As you can probably guess from the title, this post is a companion piece to another recent post dealing with the creation of simple TEI from HTML in Python (actually, using Python as a wrapper to several Regular Expressions). Once you have created such TEI files, have annotated them more richly by hand or by some other means, or were lucky enough to find nicely encoded TEI files matching your interests, it is likely that you will want to put all that markup to some use.
One of the simplest ways of doing so is to extract selected parts of text from the TEI files for further text processing such as stylometric analyses. (I have provided some arguments why you would want to take this detour in the first place in the post mentioned above.) The traditional way would be to do this fully in the XML universe, that is using XSLT and XPath directly with an XSLT processor or from within an XML editor such as oXygen. With your plain text collection in hand, you would then use some other tool, possibly the stylo package for R or some Python scripts to do your quantitative text analysis.
In Würzburg, we are increasingly moving towards using Python as the central tool from which we can then call other tools and services. Quite simply, Python seems to be the programming language which is most accessible for humanities scholars, is very well-suited for text processing, and has a large and vibrant community providing help and developing useful modules. For us, it makes a lot of sense to move the text preparation itself also closer to Python. So what I have done intermittently over the last few days (when not attending the wonderful Digital Humanities session at the April Conference on English and American Literature and Culuture in Kraków, Poland) was to learn some first steps towards a pythonic way of dealing with XML.

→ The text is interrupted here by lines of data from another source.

[src/hw/puks.sv]
`timescale 1ns/1ps

module puks #(
	parameter int CLEAR_TICKS = 8
) (
	input  logic clk_sys,
	input  logic rst_n,
	input  logic clear_req,
	output logic cl,
	output logic pon
);

	localparam int CW = $clog2(CLEAR_TICKS + 1);

	// power-on clear, running, operator clear
	typedef enum logic [1:0] {
		PS_CLEAR,
		PS_ON,
		PS_OPCLR
	} ps_e;

	ps_e state;
	logic [CW-1:0] tick;
	logic last_tick;

	// cl length reached
	assign last_tick = (tick == CW'(CLEAR_TICKS - 1));

	always_ff @(posedge clk_sys) begin
		if (!rst_n) begin
			state <= PS_CLEAR;
			tick <= '0;
		end else begin
			case (state)
				PS_CLEAR: begin
					if (last_tick) begin
						state <= PS_ON;
					end else begin
						tick <= tick + 1'b1;
					end
				end
				PS_ON: begin
					// operator clear restarts the count
					if (clear_req) begin
						state <= PS_OPCLR;
						tick <= '0;
					end
				end
				PS_OPCLR: begin
					if (last_tick) begin
						state <= PS_ON;
					end else begin
						tick <= tick + 1'b1;
					end
				end
				default: begin
					state <= PS_CLEAR;
					tick <= '0;
				end
			endcase
		end
	end

	// only source of cl in the system
	assign cl = (state != PS_ON);
	// power stays good through an operator clear
	assign pon = (state != PS_CLEAR);

endmodule

[config.mk]
export PLATFORM = sky130hd
export DESIGN_NAME = puks
export DESIGN_NICKNAME = d
export VERILOG_FILES = /design/src/hw/puks.sv
export SDC_FILE = /design/constraint.sdc
export NUM_CORES = 1
export LEC_CHECK = 0
export BUFFER_PORTS_ARGS = -buffer_cell sky130_fd_sc_hd__buf_2
export CORE_AREA = 2 2 39 41
export CTS_BUF_LIST = sky130_fd_sc_hd__clkbuf_2
export DETAILED_ROUTE_END_ITERATION = 12
export DIE_AREA = 0 0 41 43
export PLACE_DENSITY = 0.4
export SYNTH_ARGS = -nofsm -noshare
export SYNTH_HDL_FRONTEND = slang
export SYNTH_SLANG_ARGS = --single-unit
[constraint.sdc]
create_clock -name clk_sys -period 1.5 [get_ports clk_sys]
set_input_delay 0.225 -clock clk_sys [delete_from_list [all_inputs] [get_ports clk_sys]]
set_output_delay 0.225 -clock clk_sys [all_outputs]
set_load 0.02 [all_outputs]
# ---- Word-level counts from Yosys, hierarchy flattened
# Index checks and enable logic that the tools add are counted.
dict set report word_totals {
  reg_bits 6
  inputBits 3
  output_inout_bits 2
  word_cells 21
}
dict set report op_classes {
  n_addsub 1
  n_eq_ne 7
  muxes 6
  reduce_logical 5
}
# op count
set ops {}
lappend ops {{4-bit 2-to-1 mux} 2}
lappend ops {{4-bit case mux with 2 select lines} 1}
lappend ops {{4-bit by 1-bit adder with 4-bit output, second input constant} 1}
lappend ops {{4-bit by 3-bit equality test with 1-bit output, second input constant} 1}
lappend ops {{2-bit 2-to-1 mux} 2}
lappend ops {{2-bit by 1-bit inequality test with 1-bit output, second input constant} 2}
lappend ops {{2-bit inequality test, second input constant} 2}
lappend ops {{2-bit case mux with 2 select lines} 1}
lappend ops {{2-bit AND reduction} 2}
lappend ops {{2-bit by 1-bit equality test with 1-bit output, second input constant} 1}
lappend ops {{2-bit equality test, second input constant} 1}
lappend ops {{2-bit zero test} 1}
lappend ops {{2-bit nonzero test} 1}
lappend ops {{2-bit OR reduction} 1}

# ---- Longest topological paths before layout
dict set report logic_depth {
  ltp_word 4
  depth_mapped 4
  ltp_nobuf 4
}

# ---- Worst setup path before layout
# No wires, ideal clock.
dict set report synth_path {
  path_type {reg2reg}
  startpoint {register tick[0]}
  endpoint {register tick[3]}
  setup_ps 120
  t_arrival_ps 1006
  required_ps 1380
  setup_slack_ps 374
  path_stages_with_launch 5
  path_buffers 0
  synth_period_minus_slack_ps 1126
  path_cell_list {dfxtp_1 ha_1 nand3b_1 nor4b_1 o31a_1}
}
dict set report synth_between {
  elab_chain_cells 3
  word_cells_on_any_way 6
  classes_between {1 x add/sub; 2 x eq/ne; 2 x mux; 1 x reduce/logical}
}
# item line
set synth_rtl {}
lappend synth_rtl {{start: declaration} 23} ;# logic [CW-1:0] tick;
lappend synth_rtl {{start signal: assignment} 39} ;# tick <= tick + 1'b1;
lappend synth_rtl {{start signal: assignment} 53} ;# tick <= tick + 1'b1;
lappend synth_rtl {{4-bit by 1-bit adder with 4-bit output / 4-bit by 3-bit equality test with 1-bit output (equally long branches)} {39, 53, 27}}
lappend synth_rtl {{4-bit 2-to-1 mux / 2-bit inequality test (equally long branches)} n/a}
lappend synth_rtl {{4-bit case mux with 2 select lines / 2-bit AND reduction (equally long branches)} n/a}
# Several ways; a longest one is shown, not always the timed one. The select of a mux whose other input is x is not followed.
# A chain may end at the register's enable or synchronous reset.

# ---- Worst setup path after layout
dict set report layout_path {
  startpoint {register state[0]}
  endpoint {output pon}
}
dict set report layout_between {
  elab_chain_cells 1
}
# item line
set layout_rtl {}
lappend layout_rtl {{start: declaration} 22} ;# ps_e state;
lappend layout_rtl {{start signal: assignment} 31} ;# state <= PS_CLEAR;
lappend layout_rtl {{start signal: assignment} 37} ;# state <= PS_ON;
lappend layout_rtl {{start signal: assignment} 45} ;# state <= PS_OPCLR;
lappend layout_rtl {{2-bit nonzero test} 67} ;# assign pon = (state != PS_CLEAR);
lappend layout_rtl {{end: declaration} 10} ;# output logic pon
# No other way between the ends.

==> metrics.md <==
| Metric | Value |
|---|---|
| Status | `completed` |
| Leak | `about 0.00014 uW` |
| DRT antenna net count | `0` |
| YS warnings | `0` |
| Fin crit period | `1290 ps` |
| Tot Pwr | `around 310 uW` |
| Cell Chain, Critical Path | `or2_2 -> buf_2` |
| Worst path required time | `1270 ps` |
| CTS Buf Count | `3` |
| Diode count | `0` |
| Synth cell types | `19` |
| CP endpoint kind | `primary output` |
| Setup TNS | `0 ps` |
| Final Hold Violating Endpoints | `0` |
| Cell area after synthesis | `289 sq um` |
| Layout Utilization | `24.9%` |
| Via count | `242` |
| Power per standard cell area | `897 nW/um^2` |
| Worst setup margin | `210 ps` |
| Num ports | `5` |
| Max-cap viol count | `0` |
| # rows | `14` |
| Core area | `1380 sq um` |
| Wirelength, routed | `510 um` |
| Post-route DRC violation count | `0` |
| Crit Path Category | `register to primary output` |
| Max-slew violation count | `0` |
| Die Height | `about 43 um` |
| Gpl congestion | `0.658` |
| Post-CTS sizing | `0` |
| Number of synthesized register bits | `6` |
| H-tree lvl count | `1` |
| Worst path bufs/invs | `1` |
| RSZ-0062 raised after global routing | `false` |
| Cts hold-fix bufs | `0` |
| CP Launch Type | `register` |
| Final nets | `between 40 and 50` |
| Number of global-route vias before repair | `242` |
| Clock root buffer master | `clkbuf_2` |
| R2r setup slk | `300 ps` |
| Via density | `4.48` |
| First-pass GRT wire length | `~980 um` |
| DR WL/cell | `9.44 um` |
| Final setup viols | `0` |
| Starting DRT DRC Count | `3` |
| CTS tree | `done` |
| Post-synthesis sequential area ratio | `41.6%` |
| Hold Path Class | `input port to register` |
| Max Freq | `roughly 780 MHz` |
| Share of cells above drive strength 1 | `28.9%` |
| Gate Count Post-Synth | `31` |
| Crit path DAT | `1070 ps` |
| Setup Fix Bufs, Post-CTS | `0` |
| Actual slew at the worst max-slew pin | `approximately 260 ps` |
| CP max FO | `8` |
| CTS Buffer Depth | `2` |
| Largest net degree at the start of global routing | `9` |
| Max incr delay on CP | `370 ps` |
| Max_slew headroom | `82.5%` |
| Die Span X | `41 um` |
| CP delay by family, top | `flip-flops` |
| Clock slew at reported path FFs | `60 ps` |
| Number of synthesized flops with an enable pin | `0` |
| Syn Area/Cell | `just over 9 sq um` |
| Initial Util | `between 20% and 30%` |
| Overflow after GRT | `0` |
| Most common flop cell mapped by yosys | `dfxtp_1` |
| Fin crit share | `between 80 and 90%` |
| Clock Skews | `5.20 ps` |
| DP Worst Slack | `293 ps` |
| Total clock sinks | `6` |
| Clk_lat worst skew | `between 200 and 250 ps` |
| Die area | `around 1800 sq um` |
| Crit-path slowest cell | `dfxtp_1` |
| Worst IR Drop VDD | `426 uV` |
| Hold WS | `289 ps` |
| Final HPWL DP | `414 um` |
| Async S/R FF share, synth | `0%` |
| Drt first pass iters | `2` |
| Synth-to-Final Area Change | `19.0%` |
| Tot GR Track Use | `roughly 8.4%` |
| Port Buf Inserts | `4` |
| Post-Syn Nets | `35` |
| Antenna violations before repair | `0` |
-- power breakdown --
part	internal [uW]	switching, uW
clock network	54.1	53.4
logic	13.5	13.4
registers	167	6.83
-- final timing paths --
check	end	cells past startpoint	from
min reg2reg	tick[0]	2	tick[0]
min	state[1]	3	clear_req
max	pon	2	state[0]
max reg2reg	tick[3]	4	tick[1]
-- metal layers --
metal	wire length, um	part of all wire [%]	up-vias	track usage, %
li1	-	-	128	-
met1	254	50	108	10.1
met2	226	44	6	11.6
met3	30	5.9	0	6.28
met4	0	0	0	2.00
met5	0	0	-	0
-- worst reg2reg max path, delay by kind of cell, from the launching register on --
family,cells,cell delay [ps]
flip-flops,1,360
AND/OR/NAND/NOR,2,300
AO/OA/AOI/OAI,1,230
adder cells (fa/ha/maj),1,200
-- cell usage in the layout, fill, tap and decap left out --
cell type and n:
a21oi_1 2, and2b_2 1, and3b_1 1, buf_2 4
clkbuf_2 3, dfxtp_1 6, ha_1 1, nand2_1 4
nand2b_1 2, nand2b_2 2, nand3_1 1, nand3b_1 1
nor2b_1 1, nor3b_1 1, nor4b_1 1, o21a_1 1
o21ai_0 1, o22a_1 1, o22ai_1 2, o31a_1 1
or2_2 1
-- area by class of cell --
type	instances	area (sq um)
Clock buffer	3	15.0
Fill cell	151	1040
Sequential cell	6	120
Multi-Input combinational cell	25	169
Tap cell	16	20.0
Timing Repair Buffer	4	20.0
-- logic make-up after synthesis --
logic type,Yosys count,synth area share [%]
adders and majority gates,1,4.33
and+or+nand+nor,16,35.9
AOI/OAI and AO/OA,8,18.2
DFF,6,41.6
-- cell usage after synthesis (2+ instances only) --
master    count  area, sq um
nand2b_1      2         12.5
nand2_1       4         15.0
a21oi_1       2         10.0
dfxtp_1       6          120
o22ai_1       2         12.5
nand2b_2      2         17.5
-- flip-flops by register name, summed over array words and instances, names as in the netlist --
name and count:
state 2, tick 4
-- through the flow --
step | instance area [sq um] | cells
2_1_floorplan | 289 | 31
3_3_place_gp | 329 | 51
3_5_place_dp | 329 | 51
4_1_cts | 344 | 54
5_1_grt | 344 | 54
6_report | 344 | 54
No activity file was read; power rests on OpenSTA's default activity.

The solution for this used here is lxml, a Python library for processing XML and HTML from within Python. To quote from the lxml website: “The lxml XML toolkit is a Pythonic binding for the C libraries libxml2 and libxslt. It is unique in that it combines the speed and XML feature completeness of these libraries with the simplicity of a native Python API, mostly compatible but superior to the well-known ElementTree API. The latest release works with all CPython versions from 2.4 to 3.3.”
What lxml basically does for me, so far, is two things: first, parse several XML files from a specified folder and build a tree representation for each of them that can then be queried as XML (although the tree representation of lxml is somewhat quirky at first); and second, apply one of several XPath expressions to each of these tree representations to selectively extract parts of the XML documents and write them to plain text files (for this, the quirkyness of the internal tree structure does not matter). From there (or directly), these texts can then be submitted to other Python functions for text analysis, such as the ones described by Allen Riddell in his TAToM tutorial. Integrating the text preparation directly from the TEI master files into the workflow also means that the steps from the master files to the final result of the analysis becomes more transparent and more easily reproducible.
That’s really all there is to it for now, but lxml is much more powerful and flexible than that. You can find the little Python script called tei2txt.py as well as some sample texts on which it has been tested over at my GitHub toolbox where I have also posted the earlier html2tei.py function. (Note that there is an issue with namespaces in the tei2txt script that still needs to be resolved.)
[Edit, 27.4.2014: The namespace issue is now fixed.]
[Edit, 19.3.2016: There is a more recent version of the script, now found in the CLiGS group’s toolbox and part of the submodule extract.py.]